Perseus/Etcd is a set of scripts to investigate responsiveness of a Etcd cluster when its node is separated from the peers.
The scripts measure an impact from a client's perspective by opening a connection to every node of the cluster, incrementing a value per each of them and dumping the statistics every second.
All scripts are dockerized so it's painless to reproduce the results.

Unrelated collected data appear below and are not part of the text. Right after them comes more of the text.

## src/rtl/input_debouncer.sv

```systemverilog
// Synchronizes a raw async input and accepts a level change only after it holds for STABLE_CYCLES samples.
// Latency SYNC_STAGES + STABLE_CYCLES edges from din step to dout; no backpressure (free-running).
module input_debouncer #(
    parameter int STABLE_CYCLES = 16,
    parameter int SYNC_STAGES   = 2,
    parameter int RESET_LEVEL   = 0
) (
    input  logic clk,
    input  logic reset,
    input  logic din,
    output logic dout,
    output logic rise,
    output logic fall,
    output logic busy
);

    localparam int            CW      = $clog2(STABLE_CYCLES + 1);
    localparam logic          RST_LVL = (RESET_LEVEL != 0);
    localparam logic [CW-1:0] LAST    = CW'(STABLE_CYCLES - 1);
    localparam logic [CW-1:0] ONE     = CW'(1);

    typedef enum logic [1:0] {
        STABLE_LO,
        PEND_HI,
        STABLE_HI,
        PEND_LO
    } state_t;

    state_t                 state;
    state_t                 state_nxt;
    logic [CW-1:0]          cnt;
    logic [CW-1:0]          cnt_nxt;
    logic                   dout_nxt;
    logic                   rise_nxt;
    logic                   fall_nxt;
    logic [SYNC_STAGES-1:0] sync;
    logic                   s;

    always_ff @(posedge clk) begin
        if (reset) begin
            sync <= {SYNC_STAGES{RST_LVL}};
        end else begin
            sync <= {sync[SYNC_STAGES-2:0], din};
        end
    end

    assign s = sync[SYNC_STAGES-1];

    // A return to the old level wins over reaching the acceptance count.
    always_comb begin
        state_nxt = state;
        cnt_nxt   = cnt;
        dout_nxt  = dout;
        rise_nxt  = 1'b0;
        fall_nxt  = 1'b0;
        case (state)
            STABLE_LO: begin
                if (s) begin
                    state_nxt = PEND_HI;
                    cnt_nxt   = ONE;
                end else begin
                    cnt_nxt = '0;
                end
            end
            PEND_HI: begin
                if (!s) begin
                    state_nxt = STABLE_LO;
                    cnt_nxt   = '0;
                end else if (cnt == LAST) begin
                    state_nxt = STABLE_HI;
                    dout_nxt  = 1'b1;
                    rise_nxt  = 1'b1;
                    cnt_nxt   = '0;
                end else begin
                    cnt_nxt = cnt + ONE;
                end
            end
            STABLE_HI: begin
                if (!s) begin
                    state_nxt = PEND_LO;
                    cnt_nxt   = ONE;
                end else begin
                    cnt_nxt = '0;
                end
            end
            PEND_LO: begin
                if (s) begin
                    state_nxt = STABLE_HI;
                    cnt_nxt   = '0;
                end else if (cnt == LAST) begin
                    state_nxt = STABLE_LO;
                    dout_nxt  = 1'b0;
                    fall_nxt  = 1'b1;
                    cnt_nxt   = '0;
                end else begin
                    cnt_nxt = cnt + ONE;
                end
            end
            default: begin
                state_nxt = RST_LVL ? STABLE_HI : STABLE_LO;
                cnt_nxt   = '0;
            end
        endcase
    end

    always_ff @(posedge clk) begin
        if (reset) begin
            state <= RST_LVL ? STABLE_HI : STABLE_LO;
            cnt   <= '0;
            dout  <= RST_LVL;
            rise  <= 1'b0;
            fall  <= 1'b0;
        end else begin
            state <= state_nxt;
            cnt   <= cnt_nxt;
            dout  <= dout_nxt;
            rise  <= rise_nxt;
            fall  <= fall_nxt;
        end
    end

    assign busy = (state == PEND_HI) || (state == PEND_LO);

endmodule

```

## config.mk

```make
export PLATFORM = sky130hd
export DESIGN_NAME = input_debouncer
export DESIGN_NICKNAME = d
export VERILOG_FILES = /design/src/rtl/input_debouncer.sv
export SDC_FILE = /design/constraint.sdc
export NUM_CORES = 1
export LEC_CHECK = 0
export CORE_AREA = 3 3 40 42
export DETAILED_ROUTE_END_ITERATION = 8
export DIE_AREA = 0 0 43 45
export PLACE_DENSITY = 0.6
export SKIP_LAST_GASP = 1
export SYNTH_ARGS = -nofsm -noshare
export SYNTH_HDL_FRONTEND = slang
export SYNTH_SLANG_ARGS = --single-unit
```

## constraint.sdc

```tcl
create_clock -name clk -period 1.7 [get_ports clk]
set_input_delay 0.17 -clock clk [delete_from_list [all_inputs] [get_ports clk]]
set_output_delay 0.17 -clock clk [all_outputs]
set_load 0.05 [all_outputs]
```

==> run metrics <==
Bufs on Longest Clock Path 2; sequential area share after synthesis 52.9%; final setup skew 1.64 ps; Synth Cell Area about 450 µm²; Hold Vio Cnt, Final 0; CP cell instances clkdlybuf4s50_1; root buffer cell clkbuf_4; CTS tree built; layout cells sized above 1 17.3%; Startpoint Class register; starting density of the core 35.3%; drt first pass iters 5; status completed; synth unique cells 24; Syn Area/Cell 10.6 µm²; top cell type's share of synthesized area roughly 53%; CP max FO 2; Slew HR 67.0%; Multi-input gate area approximately 200 µm²; Slew Viols, Final 0; Place WS 318 ps; placeable core area 0.00128 mm²; Hold Path Class register to register; Crit. End Element output pin; antenna violations before repair 0; Post-DRT Antenna Nets 0; Synth area leaders dfxtp_1 (53%), xnor2_1 (3.9%), nand3_1 (3.3%); Util after Layout 43.3%; most frequent cell after synthesis dfxtp_1; Sequential Area 240 µm²; period utilization 91.4%; worst path arrival time 1380 ps; Max Cap Violations 0; Slowest-stage cell, CP clkdlybuf4s50_1; Iter 0 DRT Violations 5; H-Tree Depth 1; Setup Buffers After CTS 0; Top delay family on crit path buffers and inverters; port bufs 6; TritonCTS Buffers 3; Clock transition at path regs 70 ps; final WL just over 700 µm; Mapped Nets 47; clk_lat worst skew ~260 ps; # DRC 0; PwrDens 908 mW/mm²; RSZ-0062 raised after global routing no; largest net degree at the start of global routing 7; Core Rows 13; drt wl/cell 10.5 µm; clock sinks 12; Yosys top cell by area dfxtp_1; fmax 0.643 GHz; setup TNS 0 ps; total gr overflow 0; DIE WIDTH 43 µm; number of gates resized after cts 0; number of fill cells 128; die height roughly 45 µm; Final Net Count 58; routed via count ~340; DR vias/cell 5.01; Power Total 0.000506 W; # diodes 0; Synth Instances 43; routability congestion estimate 0.659; die area 0.00194 mm²; Synth Flop Type dfxtp_1; Final Critical Period 1550 ps; Worst Path Class, Setup register to output pin; first-pass GRT wire length 1150 µm; Worst-Margin Slew slightly below 500 ps; PnR worst setup slack 146 ps; HPWL after detailed placement roughly 520 µm; setup violators final 0; Syn. warnings 0; top post-synthesis cells by count dfxtp_1 (12), nand3_1 (3); static leakage about 0.19 nW; WP buf/inv 1; Layout area overhead 22.6%; Total Routing Usage GR 8.36%; WP data required 1530 ps; io pins 7; Critical Path Max Stage Delay 790 ps; async set-reset flop share out of synthesis 0%; number of hold buffers added after cts 0; Post-synth EDFFs 0; worst vdd ir about 0.00034 V; Yosys reg bits 12; number of global-route vias before repair between 200 and 300
[where the power goes]
part           internal (W)  switching (W)
logic             0.0000200      0.0000266
registers          0.000288     0.00000443
clock network     0.0000818      0.0000845
total              0.000390       0.000115
[per-layer routing]
layer | share of wire [%] | global-route usage [%] | wire, µm | vias up
met4 | 4.4 | 9.04 | 31 | 0
met1 | 49 | 10.2 | 346 | 145
met2 | 43 | 11.1 | 302 | 10
met5 | 0 | 0 | 0 | -
li1 | - | - | - | 176
met3 | 3.4 | 2.39 | 24 | 5
[kinds of logic (layout without fill, tap and decap cells)]
group | count (synthesis) | count (layout) | share of synthesized area [%]
xor+xnor | 3 | 3 | 5.79
fa+ha+maj | 1 | 1 | 2.75
flops | 12 | 12 | 52.9
simple gates | 17 | 17 | 25.6
buf+inv | 4 | 13 | 3.30
compound gates | 6 | 6 | 9.64
[sequential cells by signal, summed over array words and instances (netlist names), named ones only]
register and flops:
cnt 5, rise 1, state 1, sync 2
dout 1, fall 1
[cell usage in the layout (no fill, tap or decap), drive strengths merged, types with 2 or more instances in the layout]
cell type | synthesis | final
nor3 | 2 | 2
clkdlybuf4s50 | 0 | 5
a211oi | 2 | 2
nand3 | 3 | 3
xnor2 | 2 | 2
or3 | 3 | 3
dfxtp | 12 | 12
inv | 3 | 3
buf | 0 | 2
nor2b | 2 | 2
nor2 | 2 | 2
nor3b | 2 | 2
clkbuf | 1 | 3
[final timing paths]
path / start / end / slack [ps] / cells past startpoint
worst min register to register: sync[0] / sync[1] / 440 / 1
worst max-delay path: dout / dout / 150 / 1
worst max register to register: cnt[0] / dout / 300 / 4
worst min-delay path: sync[0] / sync[1] / 440 / 1
[cell type report]
type / instances / area share (%)
clock buffer: 3 / 4.04
inverter: 3 / 2.02
multi-input combinational: 27 / 35.7
sequential: 12 / 43.1
tap: 15 / 3.37
timing repair buffer: 7 / 11.7
[through the flow]
stage          area [µm²]  hold slack (ps)  instances
2_1_floorplan         454              239         43
3_3_place_gp          534              416         64
3_5_place_dp          534              427         64
4_1_cts               557              443         67
5_1_grt               557              460         67
6_report              557              438         67
Note: power is estimated with default switching activity, not from simulation.
==> patch 1, RTL diff (same settings) <==
Add an input register stage for `din`; this delays it by one clock. Comments in the files are not updated.
--- a/src/rtl/input_debouncer.sv
+++ b/src/rtl/input_debouncer.sv
@@ -26,6 +26,12 @@
         PEND_LO
     } state_t;
 
+    logic din_q;
+
+    always_ff @(posedge clk) begin
+        din_q <= din;
+    end
+
     state_t                 state;
     state_t                 state_nxt;
     logic [CW-1:0]          cnt;
@@ -40,7 +46,7 @@
         if (reset) begin
             sync <= {SYNC_STAGES{RST_LVL}};
         end else begin
-            sync <= {sync[SYNC_STAGES-2:0], din};
+            sync <= {sync[SYNC_STAGES-2:0], din_q};
         end
     end
 
Formal check against the unedited RTL: not equivalent (Yosys sat finds a counterexample within 4 cycles, from zero or initial values and one cycle with reset high).
==> patch 1 against the original RTL <==
Worst hold slack worse by 0.099 ns; setup slack lost 0.0084 ns; synthesized area increased by 4.4%; fmax decreased by 0.54%; cell area grew 2.0%; power up 9.1%; sequential cell count increased by 1; routed wire length increased by 7.5%.
==> patch 1: results (changes against the original RTL) <==
status: finished, final reports clean
sw power: 0.1292 mW (+12%)
met3 usage: 3.586% (+1.2 points)
sequential area share after synthesis: 54.88% (+2.0 points)
met2 routed WL: 299 um (-0.99%)
largest net degree at the start of global routing: 10 (+3)
post-synthesis adder-cell area fraction: 2.639% (-0.12 points)
asr flop ratio synth: 0% (unchanged)
Setup Fix Bufs, Post-CTS: 0 (unchanged)
reg2reg setup slack: 0.30 ns (about the same)
worst IR drop on VDD: 343.7 uV (+0.56%)
vias in the first global route: 313 (+13%)
slowest stage delay, CP: 0.79 ns (about the same)
first drt pass iteration count: 4 (-1)
worst slew pin tran: 0.4893 ns (-0.003535 ns)
final wirelength: 757 um (+7.5%)
met2 Use GR: 12.28% (+1.2 points)
# diodes: 0 (unchanged)
Top Layer Used: met4
Top Registers: cnt x5, sync x2
worst hold slack: 0.3396 ns (-0.09884 ns)
top post-synthesis cells by area: dfxtp_1 55%, xnor2_1 3.7%, nand3_1 3.2%
total number of vias: 336 (unchanged)
M1 WL: 398 um (+15%)
post_cts resized: 0 (unchanged)
Tot GR Track Use: 9.197% (+0.84 points)
cts bufs inserted: 3 (unchanged)
# nets final: 57 (-1.7%)
GR Util met1: 11.71% (+1.5 points)
Mapped Cells: 44 (+2.3%)
dpl cells: 63 (-1.6%)
CP Launch Point: dout$_SDFFE_PP0P_
Fillers: 132 (+3.1%)
Hold Path Class: input pin to register
share of cells above drive strength 1: 13.46% (-3.8 points)
Port Buf Inserts: 6 (unchanged)
worst reg2reg endpoint: dout$_SDFFE_PP0P_
clock transition at the registers of the reported paths: 0.08 ns
Max FO, Critical Path: 2 (unchanged)
xor and xnor area share after synthesis: 5.541% (-0.24 points)
Compound-Gate Fraction of Synth Area: 9.763% (+0.12 points)
mux cell area share after synthesis: 0% (unchanged)
clock latency on the worst-skew pair: 0.27 ns
met3 WL post-DR: 41 um (+71%)
cts hold-fix bufs: 0 (unchanged)
skew final: 0.001497 ns (-0.0001407 ns)
Crit path max-delay family: buffers and inverters
most instantiated cells after synthesis: 13 x dfxtp_1, 3 x inv_1, 3 x nand3_1
Setup CP Type: register to output pin
Detailed Place HPWL: 564 um (+7.9%)
gpl congestion: 0.7093 (+7.7%)
syn nets: 48 (+2.1%)
Pleak: 0.1900 nW (+2.5%)
Post-DP Area: 541.8 um2 (+1.4%)
Bufs on Longest Clock Path: 2 (unchanged)
first-pass GRT wire length: 1262 um (+10%)
worst r2r src: cnt[0]$_SDFF_PP0_
DR WL/cell: 11.30 um (+7.5%)
initial DRC count: 2 (-3)
## patch 1: changes by cell type after synthesis
cell,before,now
buf_2,0,1
dfxtp_1,12,13
inv_1,2,3
inv_2,1,0
nand3b_1,0,1
nand4b_1,1,0
o21ai_0,1,0
o31ai_1,0,1
or3_1,2,1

A summary of logs/client1.log (3.2.13):
#legend: time|etcd1|etcd2|etcd3|etcd1:err|etcd2:err|etcd3:err 1 58 56 54 0 0 0 2018/01/08 06:43:09 2 65 58 55 0 0 0 2018/01/08 06:43:10 ... 18 65 58 56 0 0 0 2018/01/08 06:43:26 19 76 55 67 0 0 0 2018/01/08 06:43:27 # isolating etcd1 # isolated etcd1 20 27 26 26 0 0 0 2018/01/08 06:43:28 21 0 0 0 1 1 1 2018/01/08 06:43:29 22 0 43 47 1 1 1 2018/01/08 06:43:30 ... 42 0 100 106 1 0 0 2018/01/08 06:43:50 43 0 96 112 1 0 0 2018/01/08 06:43:51 # rejoining etcd1 # rejoined etcd1 44 0 81 88 1 0 0 2018/01/08 06:43:52 45 0 0 0 1 1 1 2018/01/08 06:43:53 46 12 19 21 1 0 0 2018/01/08 06:43:54 47 67 64 65 0 0 0 2018/01/08 06:43:55
The first column is the number of second since the begining of the experiment, the following three columns represent the number of increments per each node of the cluster per second, the next triplet is number of errors per second and the last is time.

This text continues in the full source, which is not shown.